彼女はとても優しいから、異端者に同情しているのかもしれない。
「悪いか悪くないかでいえば、悪くないと思う。もちろん人によるけど、何もしてないなら悪人じゃない。けど、それとこれは話が別だ。異端者が消えて、皆が守られるっていうのなら――」
「浩介」
俺の言葉を、奈月が遮った。先ほどの不安そうな表情から一点。今度は少し怒ったように、口を尖らせている。
「物騒なことは言っちゃ駄目。正義の味方は、あくまで皆を守るために動かないと」
「……でも、俺じゃ怪物はどうにも出来ない。世界中どころか、目の前の友達すら、守れない」
「うーん、そればっかりは確かに、仕方ないよね。……でもね?」
廊下から出て、玄関の前に出る。
二人で辺りを見回して、目の届く範囲では安全であることを確認した。
「私は、浩介に助けられたよ。身体じゃなくて、心の話」
「……」
「誰かと一緒なだけで、救われる人も居るんだってこと。……独りは寂しいからね」
こちらに顔を一切向けず、しおらしく呟いた。それは、彼女にしては珍しい声色で、どんな返事をしていいか迷ってしまう。
「……ありがとう、奈月」
「どうしたしまして! さーてっと。……外から人の声が聞こえるね? 行ってみる?」
今度はしっかりとこちらを見て、眩くばかりの笑顔を向けてくる。
そのまま奈月は俺の手を引いて、外へと向かう。俺の答えなど、もう知っているかのように。

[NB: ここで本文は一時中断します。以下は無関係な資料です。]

What follows belongs to an exercise in optimizing a design on an open flow for small area; a production flow would make more cautious choices.
No run shown here included a check of the RTL's function; only the layout flow was run.
Power figures rest on the tool's default switching activity, not on a simulated workload.

==> flow/design.v (outline; a module is shown in full before it is edited, if it fits) <==
// module firFa: 10 lines
// module firHa: 9 lines
// module firHold: 9 lines
// module eegFirFilter: 1317 lines
module eegFirFilter (
    input logic clk,
    input logic reset,
    input logic [12:0] sampleIn,
    output logic [30:0] filterOut
);
  // ...
==> flow/flow/run.sh <==
#!/bin/bash
# Layout flow: the standard ORFS flow, with the port buffers made from the
# smallest buffer cell (every input and output port still gets its own buffer).
set -euo pipefail
bash standard.sh "BUFFER_PORTS_ARGS=-buffer_cell sky130_fd_sc_hd__buf_1" finish > standard_flow.log 2>&1
==> flow/standard.sh <==
#!/bin/bash
# synth_recipe.tcl (not shown) runs the flow's synth.tcl, then flattens the netlist and writes it again
# the make line also repeats each setting of config.mk as NAME=value (left out here)
make -C /OpenROAD-flow-scripts/flow DESIGN_CONFIG=/design/flow/config.mk WORK_HOME=/design/flow/orfs CLKGATE_MAP_FILE= SYNTH_SCRIPT=/design/flow/synth_recipe.tcl "${@:-finish}"
==> flow/config.mk <==
export PLATFORM = sky130hd
export DESIGN_NAME = eegFirFilter
export DESIGN_NICKNAME = eegFirFilter
export VERILOG_FILES = /design/flow/design.v
export SDC_FILE = /design/flow/constraint.sdc
export NUM_CORES = 4
export LEC_CHECK = 0
export ABC_AREA = 0
export CAP_MARGIN = 20
export CORE_MARGIN = 2
export CORE_UTILIZATION = 75
export CTS_BUF_LIST = sky130_fd_sc_hd__clkbuf_8
export CTS_CLUSTER_DIAMETER = 70
export CTS_CLUSTER_SIZE = 16
export PLACE_DENSITY = 0.85
export SLEW_MARGIN = 20
export SYNTH_HIERARCHICAL = 1
export SYNTH_MINIMUM_KEEP_SIZE = 0
==> flow/constraint.sdc <==
create_clock -name core_clock -period 6.0 [get_ports {clk}]
set_input_delay 1.2000 -clock core_clock [delete_from_list [all_inputs] [get_ports {clk}]]
set_output_delay 1.2000 -clock core_clock [all_outputs]
set_load 0.01 [all_outputs]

「わかったって。奈月は下がっててくれよ、危ないから」
外に怪物が居るかもしれない。だったら、怪物が居ないことが分かった校舎側の方が安全だ。
そう思った俺は、奈月の先を歩き始めた。
世界の外から、世界を眺める。
世界の内から、世界が壊れる。
それは無限に生まれる魔物の為か?
半分は、正しいだろう。無限の災厄により、この崩壊は加速した。
では、残りの半分はどうか。
……確かに、原因は私であるとも。私が居なければ、彼らは生まれなかったと断言出来る。
だが、事実彼らは存在する。
彼らが生きている限り、世界の崩壊は避けられない。何故ならば――。
『おっと、そろそろ佳境か? ああ、良い催しだな。■■同士の潰し合いなどと』
いくつかの異端者が消えた。
そろそろ、力を使いこなす者が現れ始めた頃だ。
……このまま続けば、何事もなく戦いは幕を閉じるだろう。
『では次だ。先天と後天、どちらが濃いか見物だな』
標的を七つ、定める。
これより象るは七つの罪。
怪物ではない、生きとし生ける人々に根差す、果てなき欲望。
さあ、続けよう。
このゲームを、簡単に終わらせてなるものか。
校庭に出ると、30人ほどの人たちが身を寄せ合っていた。
空は快晴。崩れた校舎に居るよりも、空の下にいる方が心持ち安心出来るのだろう。
俺たちが砂利を踏む音と同時に、全ての視線がこちらへ向いた。
一瞬の警戒と、安堵。彼らが示したのはそれだった。
「……全員ではない、みたいだな」
思わず、口から零れた。
ここは学校、快晴の空、まだ、真昼の学校に、30人しか人が居ないなどと。
「浩介、大丈夫?」
「大丈夫だ。気にしないでくれ」
考えるより先に、口が動く。
事実の筈だ。
俺は何も失っていない。五体満足だ、奈月も居る、無事な人だって居る、目の前で何か失ったわけでもない。
「大丈夫だ」
何か言い聞かせるようだった。自分でも分かるほどその声は震えていて、背筋には冷たい汗が伝っていた。
それは、『きっと死んでしまった人たち』へ馳せた思いなどでは決してない。
何か、嫌な未来が来るような。何か、悪いモノに見られているような。
……足を進める直前、人混みの中の一人が叫んだ。
彼は俺たちの方を指差している。声には、声量に見合う焦りが含まれていた。
「――後ろだ、井刈!」
「……っ、あァ!!」
足を踏みしめ、重心を後ろに。
繋いでいた手を強引に引いて、放り投げる程の勢いで、奈月を前方に逃がした。
その運動の反作用で、俺の身体が後方へ――警告が為された方へ、何かがあるはずの方向へ押し出される。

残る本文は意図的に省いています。